The angry mob angrily retreated, their very human thirst for the sight of hemoglobin not satisfied. No sooner had they done so, however, than the whole lot of them started screaming.
“Let us through!” commanded Officer Ronald Freud for the fifth time.

Sergeant Tone barged through the lines of mob, having the officers and chief follow him in an arrowhead formation. As soon as he saw the object of attention, he blinked in surprise. A grotesquely blue and purple figure lay face-downwards on the road, clumps of ice and piles of snow all about it.

“Wha-t’s all t-his,” stuttered the chief in horror.
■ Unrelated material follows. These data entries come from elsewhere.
## src/rtl/sass_pkg.sv

```systemverilog
package sass_pkg;

  localparam int MAX_PATTERN = 16;
  localparam int CELL_IDX_W  = $clog2(MAX_PATTERN);
  localparam int UNIT_W      = 16;
  localparam int UNITS_PER_REG = 4;
  localparam int PATTERN_REGS  = MAX_PATTERN / UNITS_PER_REG;
  localparam int CFG_DATA_W  = UNIT_W * UNITS_PER_REG;
  localparam int CFG_IDX_W   = 3;
  localparam int LEN_W       = 5;
  localparam int START_W     = 17;
  localparam int OUT_DATA_W  = 40;

  localparam logic [UNIT_W-1:0] ZWSP     = 16'h200B;
  localparam logic [UNIT_W-1:0] UPPER_A  = 16'h0041;
  localparam logic [UNIT_W-1:0] UPPER_Z  = 16'h005A;
  localparam logic [UNIT_W-1:0] CASE_GAP = 16'h0020;

  // configuration register indexes
  localparam logic [CFG_IDX_W-1:0] REG_PATTERN_0      = 3'd0;
  localparam logic [CFG_IDX_W-1:0] REG_PATTERN_1      = 3'd1;
  localparam logic [CFG_IDX_W-1:0] REG_PATTERN_2      = 3'd2;
  localparam logic [CFG_IDX_W-1:0] REG_PATTERN_3      = 3'd3;
  localparam logic [CFG_IDX_W-1:0] REG_PATTERN_LENGTH = 3'd4;
  localparam logic [CFG_IDX_W-1:0] REG_IGNORE_CASE    = 3'd5;
  localparam logic [CFG_IDX_W-1:0] REG_BASE_POSITION  = 3'd6;

  // partial match handed from one cell to the next
  typedef struct packed {
    logic              active;
    logic [UNIT_W-1:0] start;
  } cell_link_t;

  typedef struct packed {
    logic               found;
    logic [START_W-1:0] match_start;
    logic [UNIT_W-1:0]  match_length;
  } result_t;

  function automatic logic [UNIT_W-1:0] fold(input logic [UNIT_W-1:0] c,
                                             input logic ic);
    logic [UNIT_W-1:0] r;
    r = c;
    if (ic && c >= UPPER_A && c <= UPPER_Z) begin
      r = c + CASE_GAP;
    end
    return r;
  endfunction

endpackage

```

## src/rtl/skip_aware_substring_search_unit.sv

```systemverilog
// Streaming substring search over UCS-2 text, one 16-bit code unit per word.
// Input stream: s_tdata carries the code unit, s_tlast marks the last unit of
// a segment. Output stream: m_tuser is the found flag, m_tdata carries the
// match start (base position plus index) and the span length, zero skipped
// zero-width spaces included. One result per segment: found on the unit that
// completes the first match, or not-found on the last unit.
// Configuration: cfg_we / cfg_index / cfg_data write the pattern (four units
// per 64-bit register), the pattern length, the case-fold enable and the base
// position. Write only while the block is idle.
// Throughput: one unit per cycle while the output queue has room. The pattern
// is matched by a row of 16 cells, one per pattern unit, each shifting its
// partial match to the next. Each result is queued as its unit is accepted.
// A two-word output queue decouples the sides: s_tready stays high while one
// result waits and drops only when two results are queued.
// Reset (synchronous, rst high) clears the cells, the unit counter, the
// queue and the registers to their defaults (length 1, no folding, base 0).
module skip_aware_substring_search_unit (
  input  logic                               clk,
  input  logic                               rst,
  // configuration write port
  input  logic                               cfg_we,
  input  logic [sass_pkg::CFG_IDX_W-1:0]     cfg_index,
  input  logic [sass_pkg::CFG_DATA_W-1:0]    cfg_data,
  // text input
  input  logic                               s_tvalid,
  output logic                               s_tready,
  input  logic [15:0]                        s_tdata,   // [15:0] code_unit
  input  logic                               s_tlast,   // last_unit
  // results
  output logic                               m_tvalid,
  input  logic                               m_tready,
  output logic [sass_pkg::OUT_DATA_W-1:0]    m_tdata,   // [16:0] match_start,
                                                        // [32:17] match_length,
                                                        // [39:33] zero
  output logic                               m_tuser    // found
);

  localparam int NP = sass_pkg::MAX_PATTERN;

  // configuration registers
  logic [sass_pkg::CFG_DATA_W-1:0] pattern_regs [sass_pkg::PATTERN_REGS];
  logic [sass_pkg::LEN_W-1:0]      pattern_length;
  logic                            ignore_case;
  logic [sass_pkg::UNIT_W-1:0]     base_position;

  always_ff @(posedge clk) begin
    if (rst) begin
      for (int i = 0; i < sass_pkg::PATTERN_REGS; i++) begin
        pattern_regs[i] <= '0;
      end
      pattern_length <= sass_pkg::LEN_W'(1);
      ignore_case    <= 1'b0;
      base_position  <= '0;
    end else if (cfg_we) begin
      unique case (cfg_index)
        sass_pkg::REG_PATTERN_0:      pattern_regs[0] <= cfg_data;
        sass_pkg::REG_PATTERN_1:      pattern_regs[1] <= cfg_data;
        sass_pkg::REG_PATTERN_2:      pattern_regs[2] <= cfg_data;
        sass_pkg::REG_PATTERN_3:      pattern_regs[3] <= cfg_data;
        sass_pkg::REG_PATTERN_LENGTH: pattern_length  <= cfg_data[sass_pkg::LEN_W-1:0];
        sass_pkg::REG_IGNORE_CASE:    ignore_case     <= cfg_data[0];
        sass_pkg::REG_BASE_POSITION:  base_position   <= cfg_data[sass_pkg::UNIT_W-1:0];
        default: ;
      endcase
    end
  end

  // length in use, minus one: 0 reads as 1, anything past the row as full
  logic [sass_pkg::CELL_IDX_W-1:0] tail;
  always_comb begin
    priority if (pattern_length == '0) begin
      tail = '0;
    end else if (pattern_length > sass_pkg::LEN_W'(NP)) begin
      tail = sass_pkg::CELL_IDX_W'(NP - 1);
    end else begin
      tail = sass_pkg::CELL_IDX_W'(pattern_length - sass_pkg::LEN_W'(1));
    end
  end

  // segment state
  logic [sass_pkg::UNIT_W-1:0] unit_index;
  logic                        match_reported;

  logic                        accept;
  logic                        step;
  logic                        clear;
  logic                        hit_any;
  logic [sass_pkg::UNIT_W-1:0] char_folded;

  assign accept      = s_tvalid && s_tready;
  // zero-width spaces and units after a reported match leave the cells alone
  assign step        = accept && !match_reported && (s_tdata != sass_pkg::ZWSP);
  assign char_folded = sass_pkg::fold(s_tdata, ignore_case);

  // cell row: cell 0 starts a fresh candidate at every unit that steps the row
  sass_pkg::cell_link_t in_link  [NP];
  sass_pkg::cell_link_t out_link [NP];
  logic [NP-1:0]        hit_vec;

  assign in_link[0].active = 1'b1;
  assign in_link[0].start  = unit_index;

  for (genvar j = 0; j < NP; j++) begin : g_cell
    if (j > 0) begin : g_link
      assign in_link[j] = out_link[j-1];
    end
    sass_cell u_cell (
      .clk          (clk),
      .rst          (rst),
      .clear        (clear),
      .step         (step),
      .in_use       (sass_pkg::CELL_IDX_W'(j) <= tail),
      .ignore_case  (ignore_case),
      .char_folded  (char_folded),
      .pattern_unit (pattern_regs[j / sass_pkg::UNITS_PER_REG]
                       [(j % sass_pkg::UNITS_PER_REG) * sass_pkg::UNIT_W +: sass_pkg::UNIT_W]),
      .in_link      (in_link[j]),
      .out_link     (out_link[j]),
      .hit          (hit_vec[j])
    );
  end

  // full match when the last cell in use lights up
  logic [sass_pkg::UNIT_W-1:0] hit_start;
  assign hit_any   = step && hit_vec[tail];
  assign hit_start = in_link[tail].start;
  assign clear     = accept && (hit_any || s_tlast);

  always_ff @(posedge clk) begin
    if (rst) begin
      unit_index     <= '0;
      match_reported <= 1'b0;
    end else if (accept) begin
      if (s_tlast) begin
        unit_index     <= '0;
        match_reported <= 1'b0;
      end else begin
        unit_index <= unit_index + sass_pkg::UNIT_W'(1);
        if (hit_any) begin
          match_reported <= 1'b1;
        end
      end
    end
  end

  // result word
  sass_pkg::result_t result;
  logic              push;

  assign push = accept && (hit_any || (s_tlast && !match_reported));

  always_comb begin
    result = '0;
    if (hit_any) begin
      result.found        = 1'b1;
      result.match_start  = {1'b0, base_position} + {1'b0, hit_start};
      result.match_length = unit_index - hit_start + sass_pkg::UNIT_W'(1);
    end
  end

  sass_pkg::result_t head;
  logic              has_room;

  sass_out_buf u_out_buf (
    .clk       (clk),
    .rst       (rst),
    .push      (push),
    .push_data (result),
    .has_room  (has_room),
    .valid     (m_tvalid),
    .pop       (m_tvalid && m_tready),
    .head      (head)
  );

  assign s_tready = has_room;
  assign m_tuser  = head.found;
  assign m_tdata  = {{(sass_pkg::OUT_DATA_W - sass_pkg::START_W - sass_pkg::UNIT_W){1'b0}},
                     head.match_length, head.match_start};

endmodule

```

## src/rtl/sass_cell.sv

```systemverilog
module sass_cell (
  input  logic                            clk,
  input  logic                            rst,
  input  logic                            clear,
  input  logic                            step,
  input  logic                            in_use,
  input  logic                            ignore_case,
  input  logic [sass_pkg::UNIT_W-1:0]     char_folded,
  input  logic [sass_pkg::UNIT_W-1:0]     pattern_unit,
  input  sass_pkg::cell_link_t            in_link,
  output sass_pkg::cell_link_t            out_link,
  output logic                            hit
);

  logic                        active;
  logic [sass_pkg::UNIT_W-1:0] start;

  // partial match extends through this cell on the current unit
  assign hit = in_use && in_link.active &&
               (sass_pkg::fold(pattern_unit, ignore_case) == char_folded);

  always_ff @(posedge clk) begin
    if (rst || clear) begin
      active <= 1'b0;
    end else if (step) begin
      active <= hit;
    end
  end

  always_ff @(posedge clk) begin
    if (step) begin
      start <= in_link.start;
    end
  end

  assign out_link.active = active;
  assign out_link.start  = start;

endmodule

```

## src/rtl/sass_out_buf.sv

```systemverilog
module sass_out_buf (
  input  logic                 clk,
  input  logic                 rst,
  input  logic                 push,
  input  sass_pkg::result_t    push_data,
  output logic                 has_room,
  output logic                 valid,
  input  logic                 pop,
  output sass_pkg::result_t    head
);

  sass_pkg::result_t entry [2];
  logic [1:0]        count;
  logic              wr_ptr;
  logic              rd_ptr;

  assign has_room = (count != 2'd2);
  assign valid    = (count != 2'd0);
  assign head     = entry[rd_ptr];

  always_ff @(posedge clk) begin
    if (push) begin
      entry[wr_ptr] <= push_data;
    end
  end

  always_ff @(posedge clk) begin
    if (rst) begin
      count  <= 2'd0;
      wr_ptr <= 1'b0;
      rd_ptr <= 1'b0;
    end else begin
      if (push) begin
        wr_ptr <= ~wr_ptr;
      end
      if (pop) begin
        rd_ptr <= ~rd_ptr;
      end
      if (push && !pop) begin
        count <= count + 2'd1;
      end else if (pop && !push) begin
        count <= count - 2'd1;
      end
    end
  end

endmodule

```

## config.mk

```make
export PLATFORM = sky130hd
export DESIGN_NAME = skip_aware_substring_search_unit
export DESIGN_NICKNAME = d
export VERILOG_FILES = /design/src/rtl/sass_pkg.sv /design/src/rtl/skip_aware_substring_search_unit.sv /design/src/rtl/sass_cell.sv /design/src/rtl/sass_out_buf.sv
export SDC_FILE = /design/constraint.sdc
export NUM_CORES = 1
export LEC_CHECK = 0
export ABC_AREA = 1
export BUFFER_PORTS_ARGS = -buffer_cell sky130_fd_sc_hd__buf_4
export CAP_MARGIN = 25
export CORE_ASPECT_RATIO = 1.75
export CORE_MARGIN = 2
export CORE_UTILIZATION = 60
export DETAILED_ROUTE_END_ITERATION = 8
export PLACE_DENSITY = 0.78
export RECOVER_POWER = 50
export SLEW_MARGIN = 10
export SYNTH_ARGS = -nofsm -noshare
export SYNTH_HDL_FRONTEND = slang
export SYNTH_SLANG_ARGS = --single-unit
```

## constraint.sdc

```tcl
create_clock -name clk -period 20 [get_ports clk]
set_input_delay 3 -clock clk [delete_from_list [all_inputs] [get_ports clk]]
set_output_delay 3 -clock clk [all_outputs]
set_load 0.02 [all_outputs]
```

# Word level (Yosys, flattened, before mapping)

Memory sizes are Yosys's and may differ from the RTL's. A register that Yosys moved wholly into a read port is not among the register bits.
Cells that the tools add are included.

Register bits: 298
Bits in writable memories: 324
Input port bits: 89
Output and inout bits: 43
Memories kept: 2
Word-level logic and storage cells: 294

Multiplexer cells: 56
Bitwise logic cells: 7
Eq/ne operators: 24
Add/subtract/negate cells: 24
Reduce and logical (&&, ||, !) cells: 90
$lt $le $gt $ge: 53

Memory list:

| name            | words | bits a word | rd ports | clocked after memory_dff | write ports | RTL line                               | source |
|---|---|---|---|---|---|---|---|
| pattern_regs    | 4     | 64          | 4        | 0                        | 4           | skip_aware_substring_search_unit.sv:41 | `logic [sass_pkg::CFG_DATA_W-1:0] pattern_regs [sass_pkg::PATTERN_REGS];` |
| u_out_buf.entry | 2     | 34          | 1        | 1                        | 1           | sass_out_buf.sv:12                     | `sass_pkg::result_t entry [2];` |

Operator list:

| kind                                                  | number |
|---|---|
| 2-to-1 mux 16 bit                                     | 20 |
| adder 16 x 6 -> 16 bit (second input constant)        | 17 |
| >= comparator 16 x 7 -> 1 bit (second input constant) | 17 |
| <= comparator 16 x 7 -> 1 bit (second input constant) | 17 |
| equality test 16 bit                                  | 16 |
| 2-to-1 mux 64 bit                                     | 4 |
| logical AND 1 bit                                     | 75 |
| binary-select mux 17 bit (select 4 bit)               | 1 |
| 2-to-1 mux 34 bit                                     | 1 |
| adder 16 x 1 -> 16 bit (second input constant)        | 2 |
| <= comparator 4 bit (first input constant)            | 8 |
| 2-to-1 mux 1 bit                                      | 25 |
| adder 16 x 16 -> 17 bit                               | 1 |
| <= comparator 3 x 4 -> 1 bit (first input constant)   | 4 |
| != test 16 x 14 -> 1 bit (second input constant)      | 1 |
| subtractor 16 bit                                     | 1 |
| equality test 3 bit (second input constant)           | 3 |
| <= comparator 1 x 4 -> 1 bit (first input constant)   | 2 |
| <= comparator 2 x 4 -> 1 bit (first input constant)   | 2 |
| 2-to-1 mux 4 bit                                      | 2 |
| AND reduction 2 bit                                   | 4 |
| equality test 3 x 2 -> 1 bit (second input constant)  | 2 |
| nonzero test 2 bit                                    | 3 |
| >= comparator 5 bit (second input constant)           | 1 |
| other kinds (16)                                      | 25 |

# Logic depth before layout (Yosys ltp)

Gate-level depths: netlist of the first run.
An unclocked memory read counts as a cell.

Depth in word-level cells: 16
Depth in mapped cells: 34

# Cells and area by module

From an unflattened synthesis of the first run, not the netlist that was laid out.

Cells, all modules: 3576
Area total of the unflattened synthesis: 33345.7 um^2

Modules (own cells, without submodules):

| module                           | cells each | area an instance (um^2) | seq. area each (um^2) | times used |
|---|---|---|---|---|
| sass_cell                        | 113        | 967.2                   | 500.5                 | 16 |
| skip_aware_substring_search_unit | 1629       | 15035.7                 | 8468.1                | 1 |
| sass_out_buf                     | 139        | 2835.2                  | 2142.1                | 1 |

# Worst setup path before layout of the first run

OpenSTA, ideal clock, no wires.

Path kind: input to register
From: in s_tdata[9]
To: reg g_cell[0].u_cell.start[0] (netlist name), enable pin
Stages on the path: 6
Library setup time: 594 ps
Arrival: 8765 ps
Buffers on the path: 2
Data required time: 19406 ps
Setup slack: 10641 ps
Cell sequence: buf_4 -> buf_1 -> nor4_1 -> nand4_1 -> nand3_1 -> inv_1

Longest elaborated chain between the ends: 2

RTL lines:

| what                      | RTL line                               | source |
|---|---|---|
| start: declaration        | skip_aware_substring_search_unit.sv:27 | `input logic [15:0] s_tdata,` |
| != test 16 x 14 -> 1 bit  | skip_aware_substring_search_unit.sv:92 | `assign step = accept && !match_reported && (s_tdata != sass_pkg::ZWSP);` |
| logical AND 1 bit         | skip_aware_substring_search_unit.sv:92 |  |
| via g_cell[0].u_cell.step | sass_cell.sv:5                         | `input logic step,` |
| end signal: assignment    | sass_cell.sv:32                        | `start <= in_link.start;` |
| end: declaration          | sass_cell.sv:16                        | `logic [sass_pkg::UNIT_W-1:0] start;` |

The timed path passes the listed nets, and every way through them passes these cells.
A chain may end at the register's enable or synchronous reset.

# Worst setup path in the final report of the first run

From: in s_tdata[1]
To: mem u_out_buf.entry[0][10] (netlist name), enable pin

Longest elaborated chain between the ends: 13
Elaborated cells on any way between the ends: 47

RTL lines:

| what                                       | RTL line                                | source |
|---|---|---|
| >= comparator 16 x 7 -> 1 bit              | sass_pkg.sv:44                          | `if (ic && c >= UPPER_A && c <= UPPER_Z) begin` |
| logical AND 1 bit (2 in a row)             | sass_pkg.sv:44                          |  |
| 2-to-1 mux 16 bit                          | sass_pkg.sv:44                          |  |
| equality test 16 bit                       | sass_cell.sv:20                         | `(sass_pkg::fold(pattern_unit, ignore_case) == char_folded);` |
| logical AND 1 bit                          | sass_cell.sv:19                         | `assign hit = in_use && in_link.active &&` |
| binary-select mux 1 bit (select 4 bit)     | skip_aware_substring_search_unit.sv:125 | `assign hit_any = step && hit_vec[tail];` |
| 2-to-1 mux 1 bit (implied by the code)     | skip_aware_substring_search_unit.sv:125 |  |
| logical AND 1 bit (*)                      | skip_aware_substring_search_unit.sv:125 |  |
| logical OR 1 bit (*)                       | skip_aware_substring_search_unit.sv:150 | `assign push = accept && (hit_any \|\| (s_tlast && !match_reported));` |
| logical AND 1 bit (*)                      | skip_aware_substring_search_unit.sv:150 |  |
| 2-to-1 mux 1 bit (*)                       | sass_out_buf.sv:22                      | `if (push) begin` |
| 2-to-1 mux 1 bit (implied by the code) (*) | sass_out_buf.sv:23                      | `entry[wr_ptr] <= push_data;` |
| end: declaration                           | sass_out_buf.sv:12                      |  |

Every way passes the cells marked *; elsewhere a longest branch is shown, timed or not. The select of a mux whose other input is x is not followed.

==> results of run 1 <==
final cells by class:
class | instances | area, sq um | area share (%)
Multi-Input combinational cell | 2088 | 10900 | 31.9
Inverter | 360 | 1370 | 4.00
Timing Repair Buffer | 157 | 1180 | 3.44
Clock buffer | 71 | 1420 | 4.15
Tap cell | 672 | 841 | 2.45
Sequential cell | 623 | 18100 | 52.9
Clock inverter | 29 | 418 | 1.22
synthesized netlist by cell type (4+ instances only):
| cell type | n |
|---|---|
| nand2_1 | 617 |
| edfxtp_1 | 564 |
| nor2_1 | 546 |
| inv_1 | 347 |
| nand3_1 | 143 |
| a21oi_1 | 112 |
| o21ai_0 | 87 |
| clkbuf_1 | 81 |
| nand4_1 | 78 |
| ha_1 | 65 |
| xor2_1 | 62 |
| dfxtp_1 | 59 |
| xnor2_1 | 56 |
| o22ai_1 | 54 |
| a22oi_1 | 50 |
| mux2_2 | 34 |
| nor3_1 | 32 |
| or2_2 | 17 |
| nand3b_1 | 14 |
| nor4_1 | 13 |
| inv_2 | 11 |
| a221oi_1 | 10 |
| buf_2 | 10 |
| buf_4 | 10 |
| buf_1 | 9 |
| nor3b_2 | 8 |
| buf_6 | 7 |
| nor3_2 | 7 |
| o211ai_1 | 6 |
| o221ai_1 | 6 |
| a211oi_1 | 5 |
| nand2_4 | 5 |
| a31oi_1 | 4 |
| and2_1 | 4 |
| nor3b_1 | 4 |
| o2111ai_1 | 4 |
power by group:
group,switching (uW),leakage (uW),internal [uW]
clock network,489,0.000887,622
logic,412,0.00700,195
registers,106,0.00592,1670
total,1010,0.0138,2490
state kept, by name, summed over array words and instances, names as in the netlist, named ones only:
register	count
u_out_buf.entry	68
u_out_buf.rd_ptr	1
pattern_length	5
u_out_buf.wr_ptr	1
g_cell.u_cell.active	15
u_out_buf.count	2
pattern_regs	256
unit_index	16
ignore_case	1
match_reported	1
g_cell.u_cell.start	240
base_position	16
cell families after synthesis:
group                      after synthesis  synth area share, %
AOI/OAI and AO/OA                      361                 7.04
xor gates and xnor gates               118                 3.35
adders and majority gates               67                 2.76
buffers and inverters                  477                 6.17
DFF                                    623                 58.6
muxes                                   34                 1.24
other                                    1               0.0121
and+or+nand+nor                       1501                 20.8
routing by layer:
| layer | routed length, um | vias to the layer above |
|---|---|---|
| met5 | 0 | - |
| met4 | 9270 | 0 |
| met3 | 5620 | 326 |
| met2 | 49500 | 1118 |
| met1 | 31200 | 11513 |
| li1 | - | 10964 |
cells in the final DEF, fill, tap and decap left out, drive strengths merged, types with 5 or more instances in the layout:
cell type and n:
a211oi 5, inv 360, or2 17, o22ai 54, nand4 78, nor3 39
mux2 34, nor3b 12, nor2 549, buf 145, o21ai 90, o221ai 6
bufinv 10, a221oi 10, nor4 13, xor2 62, nand2 625, conb 7
and2 5, clkbuf 83, edfxtp 564, xnor2 56, nand3b 14, ha 65
o211ai 6, clkinv 16, a22oi 50, dfxtp 59, nand3 145, a21oi 112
Officer Ralph started whistling loudly.

“Call the paramedics?” suggested Sergeant Tone dully.

“This corpse is beyond human effort,” announced the mayor, shoving his way through the crowd. “Take it away.” Somebody gulped loudly.

“Alright,” said Chief. “Sarge and Sarge, take ye a group of patrol-folk and scour the ground for the cause of this… uh.”

“Bloody manslaughter?” suggested Sergeant Tone.

“Yeah. Bloody manslaughter or murder. But… it’s more frozen than bloody.”

“I was talking about internal bleeding.”

“So…” said Sergeant Wren. “We look for the murderer.”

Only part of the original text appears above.